==== SUPPLIED MATERIAL

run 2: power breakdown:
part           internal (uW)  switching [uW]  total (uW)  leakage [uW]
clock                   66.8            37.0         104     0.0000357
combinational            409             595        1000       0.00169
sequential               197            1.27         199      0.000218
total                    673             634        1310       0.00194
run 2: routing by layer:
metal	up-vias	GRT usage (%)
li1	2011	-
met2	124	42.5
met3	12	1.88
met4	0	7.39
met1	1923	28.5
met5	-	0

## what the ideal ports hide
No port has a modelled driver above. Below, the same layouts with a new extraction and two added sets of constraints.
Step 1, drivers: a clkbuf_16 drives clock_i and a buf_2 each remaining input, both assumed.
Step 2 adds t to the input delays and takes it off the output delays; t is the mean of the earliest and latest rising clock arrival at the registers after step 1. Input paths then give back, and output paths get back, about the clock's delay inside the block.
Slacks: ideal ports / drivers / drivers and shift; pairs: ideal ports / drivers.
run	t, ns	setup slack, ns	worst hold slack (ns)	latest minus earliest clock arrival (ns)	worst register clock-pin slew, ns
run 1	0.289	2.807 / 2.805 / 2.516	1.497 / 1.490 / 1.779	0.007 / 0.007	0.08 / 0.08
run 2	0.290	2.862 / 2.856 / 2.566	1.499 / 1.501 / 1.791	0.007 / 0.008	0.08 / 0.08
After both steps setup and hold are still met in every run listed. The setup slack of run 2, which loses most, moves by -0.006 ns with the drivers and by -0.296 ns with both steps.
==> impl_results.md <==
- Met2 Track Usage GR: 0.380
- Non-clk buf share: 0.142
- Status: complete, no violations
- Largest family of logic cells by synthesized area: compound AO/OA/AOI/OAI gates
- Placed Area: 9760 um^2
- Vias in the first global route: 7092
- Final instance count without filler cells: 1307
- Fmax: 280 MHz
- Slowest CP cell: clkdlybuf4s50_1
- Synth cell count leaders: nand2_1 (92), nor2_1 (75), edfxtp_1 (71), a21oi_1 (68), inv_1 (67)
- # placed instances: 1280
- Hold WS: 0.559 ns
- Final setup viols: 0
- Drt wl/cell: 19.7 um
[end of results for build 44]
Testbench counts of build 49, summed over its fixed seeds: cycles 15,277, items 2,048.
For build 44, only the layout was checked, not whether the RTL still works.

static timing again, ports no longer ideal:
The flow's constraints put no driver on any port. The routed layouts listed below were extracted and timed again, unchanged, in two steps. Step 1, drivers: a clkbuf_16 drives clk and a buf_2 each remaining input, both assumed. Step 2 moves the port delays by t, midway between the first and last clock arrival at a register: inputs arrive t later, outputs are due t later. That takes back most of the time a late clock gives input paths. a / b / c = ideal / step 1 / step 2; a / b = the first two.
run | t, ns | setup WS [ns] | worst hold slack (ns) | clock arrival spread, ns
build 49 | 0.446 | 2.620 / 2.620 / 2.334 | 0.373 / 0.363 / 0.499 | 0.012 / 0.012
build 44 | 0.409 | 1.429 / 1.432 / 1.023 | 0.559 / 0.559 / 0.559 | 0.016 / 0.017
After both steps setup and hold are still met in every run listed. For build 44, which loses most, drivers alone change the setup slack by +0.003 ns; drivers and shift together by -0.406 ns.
What follows belongs to an exercise in optimizing a design on an open flow for small area and a short achievable clock period; a production flow would make more cautious choices. No activity file was given, so power comes from the tool's default toggle rates.

==> flow/design.v <==
module barrel_shifter (
    input  logic        i_clk,
    input  logic        i_signed,
    input  logic        i_shift_left,
    input  logic [4:0]  i_shift_amt,
    input  logic [31:0] i_data,
    output logic [31:0] o_data
);
    logic        left, fill;
    logic [3:0]  a, a_n;
    logic        sr0, sr1, sl0, sl1;
    logic        fr1, fr;
    assign left = i_shift_left;
    assign fill = i_signed & i_data[31];
    assign a    = i_shift_amt[3:0] ^ {4{left}};
    assign a_n  = ~a;
    assign sr0 = ~left & ~i_shift_amt[4];
    assign sr1 = ~left &  i_shift_amt[4];
    assign sl0 =  left &  i_shift_amt[4];
    assign sl1 =  left & ~i_shift_amt[4];
    assign fr1 = fill & sr1;
    assign fr  = fill & ~left;
    logic [46:0] v16_n;
    logic [38:0] v8;
    logic [34:0] v4_n;
    logic [32:0] v2;
    logic [31:0] res_n;
    logic [31:0] q_n;
    for (genvar i = 0; i < 15; i++) begin : g_s16_lo
        bs_aoi22 u (.a(i_data[i]), .sa(sr0), .b(i_data[i+16]), .sb(sr1), .y(v16_n[i]));
    end
    assign v16_n[15] = ~((i_data[15] & sr0) | (i_data[31] & sr1) | (i_data[0] & sl1));
    for (genvar i = 16; i < 31; i++) begin : g_s16_mid
        bs_aoi221 u (.a(i_data[i]), .sa(sr0), .b(i_data[i-15]), .sb(sl1), .c(fr1), .y(v16_n[i]));
    end
    assign v16_n[31] = ~((i_data[31] & sr0) | fr1 | (i_data[0] & sl0) | (i_data[16] & sl1));
    for (genvar i = 32; i < 47; i++) begin : g_s16_hi
        bs_aoi221 u (.a(i_data[i-31]), .sa(sl0), .b(i_data[i-15]), .sb(sl1), .c(fr), .y(v16_n[i]));
    end
    for (genvar i = 0; i < 39; i++) begin : g_s8
        bs_mux_n u (.a(v16_n[i]), .sa_n(a[3]), .b(v16_n[i+8]), .sb_n(a_n[3]), .y(v8[i]));
    end
    for (genvar i = 0; i < 35; i++) begin : g_s4
        bs_mux_n u (.a(v8[i]), .sa_n(a[2]), .b(v8[i+4]), .sb_n(a_n[2]), .y(v4_n[i]));
    end
    for (genvar i = 0; i < 33; i++) begin : g_s2
        bs_mux_n u (.a(v4_n[i]), .sa_n(a[1]), .b(v4_n[i+2]), .sb_n(a_n[1]), .y(v2[i]));
    end
    for (genvar i = 0; i < 32; i++) begin : g_s1
        bs_mux_n u (.a(v2[i]), .sa_n(a[0]), .b(v2[i+1]), .sb_n(a_n[0]), .y(res_n[i]));
    end
    always_ff @(posedge i_clk) q_n <= res_n;
    assign o_data = ~q_n;
endmodule
module bs_mux_n (input logic a, sa_n, b, sb_n, output logic y);
    assign y = ~((a | sa_n) & (b | sb_n));
endmodule
Source: an optimization exercise on an open RTL-to-GDS flow (aim: small area, a short achievable clock period and few clock cycles per item). Production flows keep margins and buffers that such runs may drop.
No run shown here included a check of the RTL's function; only the layout flow was run.
Power is estimated from default activity; no workload was simulated.

## flow/design.v (module list and top-level ports; edited modules follow where they fit)
// module pe_diag: 493 lines
// module cov_fa: 4 lines
// module cov_fx: 6 lines
// module cov_fm: 6 lines
// module cov_mux2: 3 lines
// module cov_xor2: 3 lines
// module cov_maj3: 3 lines
// module cov_ha: 4 lines
// module cov_g0: 3 lines
// module cov_g1: 3 lines
// module cov_g2: 3 lines
// module cov_g3: 3 lines
// module cov_g4: 3 lines
// module cov_g5: 3 lines
// module pe_offdiag: 553 lines
// module cov_cpa: 264 lines
// module cov_cpac: 266 lines
// module Calu_Covariance_Top: 191 lines
// module cov_add_nn: 146 lines
// module cov_add_pn: 163 lines
module Calu_Covariance_Top #(
    parameter N           = 4,
    parameter DATA_WIDTH  = 16,
    parameter ACC_WIDTH   = 32,
    parameter SAMPLES_NUM = 128,
    parameter DONE_WAIT_CYCLES = 10
)(
    input  wire                       iclk,
    input  wire                       irst_n,
    input  wire                       istart,
    input  wire                       idata_valid,
    input  wire [N*DATA_WIDTH-1:0]    idata_i,
    input  wire [N*DATA_WIDTH-1:0]    idata_q,
    output wire [N*ACC_WIDTH-1:0]           oresult_diag,
    output wire [(N*(N-1)/2)*ACC_WIDTH-1:0] oresult_upper_q,
    output wire [(N*(N-1)/2)*ACC_WIDTH-1:0] oresult_upper_i,
    output wire                       oresult_valid,
    output wire                       ocalu_done
);
  // ...
==> flow/flow/run.sh <==
#!/bin/bash
# Own layout flow: the standard layout (standard.sh, unchanged synthesis,
# floorplan, power grid, placement, CTS and routing), run with extra make
# settings on the command line:
#   SETUP_SLACK_MARGIN   timing repair aims for this much setup slack
#   BUFFER_PORTS_ARGS    port buffers are buf_4 cells, not delay buffers
#   MATCH_CELL_FOOTPRINT repair may swap a cell for any cell of the same function
# The clock period and constraints are the standard flow's (constraint.sdc).
# make's full output goes to flow_make.log in this folder; ORFS's per-step
# logs stay under orfs/logs/.
set -euo pipefail
EXTRA="SETUP_SLACK_MARGIN=${FLOW_SETUP_MARGIN:-5.5} 'BUFFER_PORTS_ARGS=-buffer_cell sky130_fd_sc_hd__buf_4' MATCH_CELL_FOOTPRINT=0"
sed "s|CLKGATE_MAP_FILE= |CLKGATE_MAP_FILE= ${EXTRA} |" standard.sh > flow_standard.sh
grep -q "SETUP_SLACK_MARGIN=" flow_standard.sh
bash flow_standard.sh > flow_make.log 2>&1
test -s out/final.def
==> flow/standard.sh <==
#!/bin/bash
# synth_recipe.tcl (not shown) runs the flow's synth.tcl, then flattens the netlist and writes it again
# the make line also repeats each setting of config.mk as NAME=value (left out here)
make -C /OpenROAD-flow-scripts/flow DESIGN_CONFIG=/design/flow/config.mk WORK_HOME=/design/flow/orfs CLKGATE_MAP_FILE= SYNTH_SCRIPT=/design/flow/synth_recipe.tcl "${@:-finish}"
==> flow/config.mk <==
export PLATFORM = sky130hd
export DESIGN_NAME = Calu_Covariance_Top
export DESIGN_NICKNAME = Calu_Covariance_Top
export VERILOG_FILES = /design/flow/design.v
export SDC_FILE = /design/flow/constraint.sdc
export NUM_CORES = 8
export LEC_CHECK = 0
export CAP_MARGIN = 20
export CORE_MARGIN = 2
export CORE_UTILIZATION = 60
export CTS_CLUSTER_DIAMETER = 120
export CTS_CLUSTER_SIZE = 20
export PLACE_DENSITY = 0.68
export SLEW_MARGIN = 20
export SYNTH_HIERARCHICAL = 1
==> flow/constraint.sdc <==
create_clock -name core_clock -period 9.0 [get_ports {iclk}]
set_input_delay 1.8000 -clock core_clock [delete_from_list [all_inputs] [get_ports {iclk}]]
set_output_delay 1.8000 -clock core_clock [all_outputs]
set_load 0.01 [all_outputs]
==> summary.txt, run 1 <==
Finish
  • Most frequent cells in the layout: nor2_1, xor2_1, fa_1, dfxtp_1, a21o_1
  • Fraction of area in multi-input gates: 67.8%
  • Share of layout cells above drive strength 1: 22.4%
  • Register share of the cell area: 20.6%
  • Non-clock buffer contribution to total cell area: 5.63%

Synth
  • Fraction of synthesis flops using an asynchronous set or reset pin: 1.96%
  • Number of standard cells after synthesis: approximately 21k
  • Simple-Gate Fraction of Synth Area: 14.2%
  • Most used standard cell by instance count after synthesis: nor2_1

Power and ir drop
  • Peak supply drop: 0.000524 V
  • Clk network pwr share: 6.1%
  • Combinational gate power: 0.0905 W
  • Power consumed by sequential cells: 0.0212 W

Worst setup path
  • CP bufs+invs: 0
  • Number of logic stages on the critical path including buffering: 13
  • Largest stage delay on the critical path: 740 ps
  • Startpoint of the most critical register-to-register path: dm2[13]
  • Slowest-stage cell, CP: dfxtp_4

Detailed routing
  • Final routed DRC violation total: 0
  • Metal2 WL: 319,000 µm
  • Antenna Nets Post-Route: 1
  • Routed wire length per instance: about 28 µm
  • Iteration-0 DRC Markers: 14.2k

Clock network
  • Post-cts repair resize count: 1,510
  • Worst-path clk slew: 90 ps
  • Clk Tree Root Cell: clkbuf_16
  • TritonCTS clock tree: yes
  • CTS H-tree depth: 4
  • Number of buffers created by CTS: 150

Die
  • Initial core utilization: 60.3%

STA
  • Worst-margin pin slew: 1330 ps
  • Pins Over Slew Limit: 0
  • # setup viols final: 0

Run status
  • Result of the run: finished with violations
  • Failed layout checks: antenna violations

Placement
  • Count of port buffers added during placement: between 600 and 700

Hold path
  • Endpoint with the worst hold slack: u_re5.rb[0]
  • Hold Path Origin: yb5[0]
==> module cov_add_nn, before the edit <==
module cov_add_nn (input [16:0] a, input [16:0] b, output [16:0] s);
    wire p0, g0_0;
    cov_g2 up0 (.a(a[0]), .b(b[0]), .y(p0));
    cov_g4 ug0 (.a(a[0]), .b(b[0]), .y(g0_0));
    wire p1, g1_0;
    cov_g2 up1 (.a(a[1]), .b(b[1]), .y(p1));
    cov_g4 ug1 (.a(a[1]), .b(b[1]), .y(g1_0));
    wire p2, g2_0;
    cov_g2 up2 (.a(a[2]), .b(b[2]), .y(p2));
    cov_g4 ug2 (.a(a[2]), .b(b[2]), .y(g2_0));
    wire p3, g3_0;
    cov_g2 up3 (.a(a[3]), .b(b[3]), .y(p3));
    cov_g4 ug3 (.a(a[3]), .b(b[3]), .y(g3_0));
    wire p4, g4_0;
    cov_g2 up4 (.a(a[4]), .b(b[4]), .y(p4));
    cov_g4 ug4 (.a(a[4]), .b(b[4]), .y(g4_0));
    wire p5, g5_0;
    cov_g2 up5 (.a(a[5]), .b(b[5]), .y(p5));
    cov_g4 ug5 (.a(a[5]), .b(b[5]), .y(g5_0));
    wire p6, g6_0;
    cov_g2 up6 (.a(a[6]), .b(b[6]), .y(p6));
    cov_g4 ug6 (.a(a[6]), .b(b[6]), .y(g6_0));
    wire p7, g7_0;
    cov_g2 up7 (.a(a[7]), .b(b[7]), .y(p7));
    cov_g4 ug7 (.a(a[7]), .b(b[7]), .y(g7_0));
    wire p8, g8_0;
    cov_g2 up8 (.a(a[8]), .b(b[8]), .y(p8));
    cov_g4 ug8 (.a(a[8]), .b(b[8]), .y(g8_0));
    wire p9, g9_0;
    cov_g2 up9 (.a(a[9]), .b(b[9]), .y(p9));
    cov_g4 ug9 (.a(a[9]), .b(b[9]), .y(g9_0));
    wire p10, g10_0;
    cov_g2 up10 (.a(a[10]), .b(b[10]), .y(p10));
    cov_g4 ug10 (.a(a[10]), .b(b[10]), .y(g10_0));
    wire p11, g11_0;
    cov_g2 up11 (.a(a[11]), .b(b[11]), .y(p11));
    cov_g4 ug11 (.a(a[11]), .b(b[11]), .y(g11_0));
    wire p12, g12_0;
    cov_g2 up12 (.a(a[12]), .b(b[12]), .y(p12));
    cov_g4 ug12 (.a(a[12]), .b(b[12]), .y(g12_0));
    wire p13, g13_0;
    cov_g2 up13 (.a(a[13]), .b(b[13]), .y(p13));
    cov_g4 ug13 (.a(a[13]), .b(b[13]), .y(g13_0));
    wire p14, g14_0;
    cov_g2 up14 (.a(a[14]), .b(b[14]), .y(p14));
    cov_g4 ug14 (.a(a[14]), .b(b[14]), .y(g14_0));
    wire p15, g15_0;
    cov_g2 up15 (.a(a[15]), .b(b[15]), .y(p15));
    cov_g4 ug15 (.a(a[15]), .b(b[15]), .y(g15_0));
    wire p16, g16_0;
    cov_g2 up16 (.a(a[16]), .b(b[16]), .y(p16));
    cov_g4 ug16 (.a(a[16]), .b(b[16]), .y(g16_0));
    wire g1_1;
    cov_g0 ua1_1 (.a(p1), .b(g0_0), .c(g1_0), .y(g1_1));
    wire g3_1;
    cov_g0 ua3_1 (.a(p3), .b(g2_0), .c(g3_0), .y(g3_1));
    wire pp3_1;
    cov_g1 um3_1 (.a(p3), .b(p2), .y(pp3_1));
    wire g5_1;
    cov_g0 ua5_1 (.a(p5), .b(g4_0), .c(g5_0), .y(g5_1));
    wire pp5_1;
    cov_g1 um5_1 (.a(p5), .b(p4), .y(pp5_1));
    wire g7_1;
    cov_g0 ua7_1 (.a(p7), .b(g6_0), .c(g7_0), .y(g7_1));
    wire pp7_1;
    cov_g1 um7_1 (.a(p7), .b(p6), .y(pp7_1));
    wire g9_1;
    cov_g0 ua9_1 (.a(p9), .b(g8_0), .c(g9_0), .y(g9_1));
    wire pp9_1;
    cov_g1 um9_1 (.a(p9), .b(p8), .y(pp9_1));
    wire g11_1;
    cov_g0 ua11_1 (.a(p11), .b(g10_0), .c(g11_0), .y(g11_1));
    wire pp11_1;
    cov_g1 um11_1 (.a(p11), .b(p10), .y(pp11_1));
    wire g13_1;
    cov_g0 ua13_1 (.a(p13), .b(g12_0), .c(g13_0), .y(g13_1));
    wire pp13_1;
    cov_g1 um13_1 (.a(p13), .b(p12), .y(pp13_1));
    wire g15_1;
    cov_g0 ua15_1 (.a(p15), .b(g14_0), .c(g15_0), .y(g15_1));
    wire pp15_1;
    cov_g1 um15_1 (.a(p15), .b(p14), .y(pp15_1));
    wire g3_2;
    cov_g0 ua3_2 (.a(pp3_1), .b(g1_1), .c(g3_1), .y(g3_2));
    wire g7_2;
    cov_g0 ua7_2 (.a(pp7_1), .b(g5_1), .c(g7_1), .y(g7_2));
    wire pp7_2;
    cov_g1 um7_2 (.a(pp7_1), .b(pp5_1), .y(pp7_2));
    wire g11_2;
    cov_g0 ua11_2 (.a(pp11_1), .b(g9_1), .c(g11_1), .y(g11_2));
    wire pp11_2;
    cov_g1 um11_2 (.a(pp11_1), .b(pp9_1), .y(pp11_2));
    wire g15_2;
    cov_g0 ua15_2 (.a(pp15_1), .b(g13_1), .c(g15_1), .y(g15_2));
    wire pp15_2;
    cov_g1 um15_2 (.a(pp15_1), .b(pp13_1), .y(pp15_2));
    wire g7_3;
    cov_g0 ua7_3 (.a(pp7_2), .b(g3_2), .c(g7_2), .y(g7_3));
    wire g15_3;
    cov_g0 ua15_3 (.a(pp15_2), .b(g11_2), .c(g15_2), .y(g15_3));
    wire pp15_3;
    cov_g1 um15_3 (.a(pp15_2), .b(pp11_2), .y(pp15_3));
    wire g15_4;
    cov_g0 ua15_4 (.a(pp15_3), .b(g7_3), .c(g15_3), .y(g15_4));
    wire g11_5;
    cov_g0 ua11_5 (.a(pp11_2), .b(g7_3), .c(g11_2), .y(g11_5));
    wire g5_6;
    cov_g0 ua5_6 (.a(pp5_1), .b(g3_2), .c(g5_1), .y(g5_6));
    wire g9_6;
    cov_g0 ua9_6 (.a(pp9_1), .b(g7_3), .c(g9_1), .y(g9_6));
    wire g13_6;
    cov_g0 ua13_6 (.a(pp13_1), .b(g11_5), .c(g13_1), .y(g13_6));
    wire g2_7;
    cov_g0 ua2_7 (.a(p2), .b(g1_1), .c(g2_0), .y(g2_7));
    wire g4_7;
    cov_g0 ua4_7 (.a(p4), .b(g3_2), .c(g4_0), .y(g4_7));
    wire g6_7;
    cov_g0 ua6_7 (.a(p6), .b(g5_6), .c(g6_0), .y(g6_7));
    wire g8_7;
    cov_g0 ua8_7 (.a(p8), .b(g7_3), .c(g8_0), .y(g8_7));
    wire g10_7;
    cov_g0 ua10_7 (.a(p10), .b(g9_6), .c(g10_0), .y(g10_7));
    wire g12_7;
    cov_g0 ua12_7 (.a(p12), .b(g11_5), .c(g12_0), .y(g12_7));
    wire g14_7;
    cov_g0 ua14_7 (.a(p14), .b(g13_6), .c(g14_0), .y(g14_7));
    wire g16_7;
    cov_g0 ua16_7 (.a(p16), .b(g15_4), .c(g16_0), .y(g16_7));
    cov_g5 us0 (.a(p0), .y(s[0]));
    cov_g3 us1 (.a(p1), .b(g0_0), .y(s[1]));
    cov_g3 us2 (.a(p2), .b(g1_1), .y(s[2]));
    cov_g3 us3 (.a(p3), .b(g2_7), .y(s[3]));
    cov_g3 us4 (.a(p4), .b(g3_2), .y(s[4]));
    cov_g3 us5 (.a(p5), .b(g4_7), .y(s[5]));
    cov_g3 us6 (.a(p6), .b(g5_6), .y(s[6]));
    cov_g3 us7 (.a(p7), .b(g6_7), .y(s[7]));
    cov_g3 us8 (.a(p8), .b(g7_3), .y(s[8]));
    cov_g3 us9 (.a(p9), .b(g8_7), .y(s[9]));
    cov_g3 us10 (.a(p10), .b(g9_6), .y(s[10]));
    cov_g3 us11 (.a(p11), .b(g10_7), .y(s[11]));
    cov_g3 us12 (.a(p12), .b(g11_5), .y(s[12]));
    cov_g3 us13 (.a(p13), .b(g12_7), .y(s[13]));
    cov_g3 us14 (.a(p14), .b(g13_6), .y(s[14]));
    cov_g3 us15 (.a(p15), .b(g14_7), .y(s[15]));
    cov_g3 us16 (.a(p16), .b(g15_4), .y(s[16]));
endmodule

========

PROBLEM TO SOLVE -> Only lines containing the string "earliest" belong in the answer; find them in the data above and copy them.

RESPONSE BELOW ->
Step 2 adds t to the input delays and takes it off the output delays; t is the mean of the earliest and latest rising clock arrival at the registers after step 1. Input paths then give back, and output paths get back, about the clock's delay inside the block.
run	t, ns	setup slack, ns	worst hold slack (ns)	latest minus earliest clock arrival (ns)	worst register clock-pin slew, ns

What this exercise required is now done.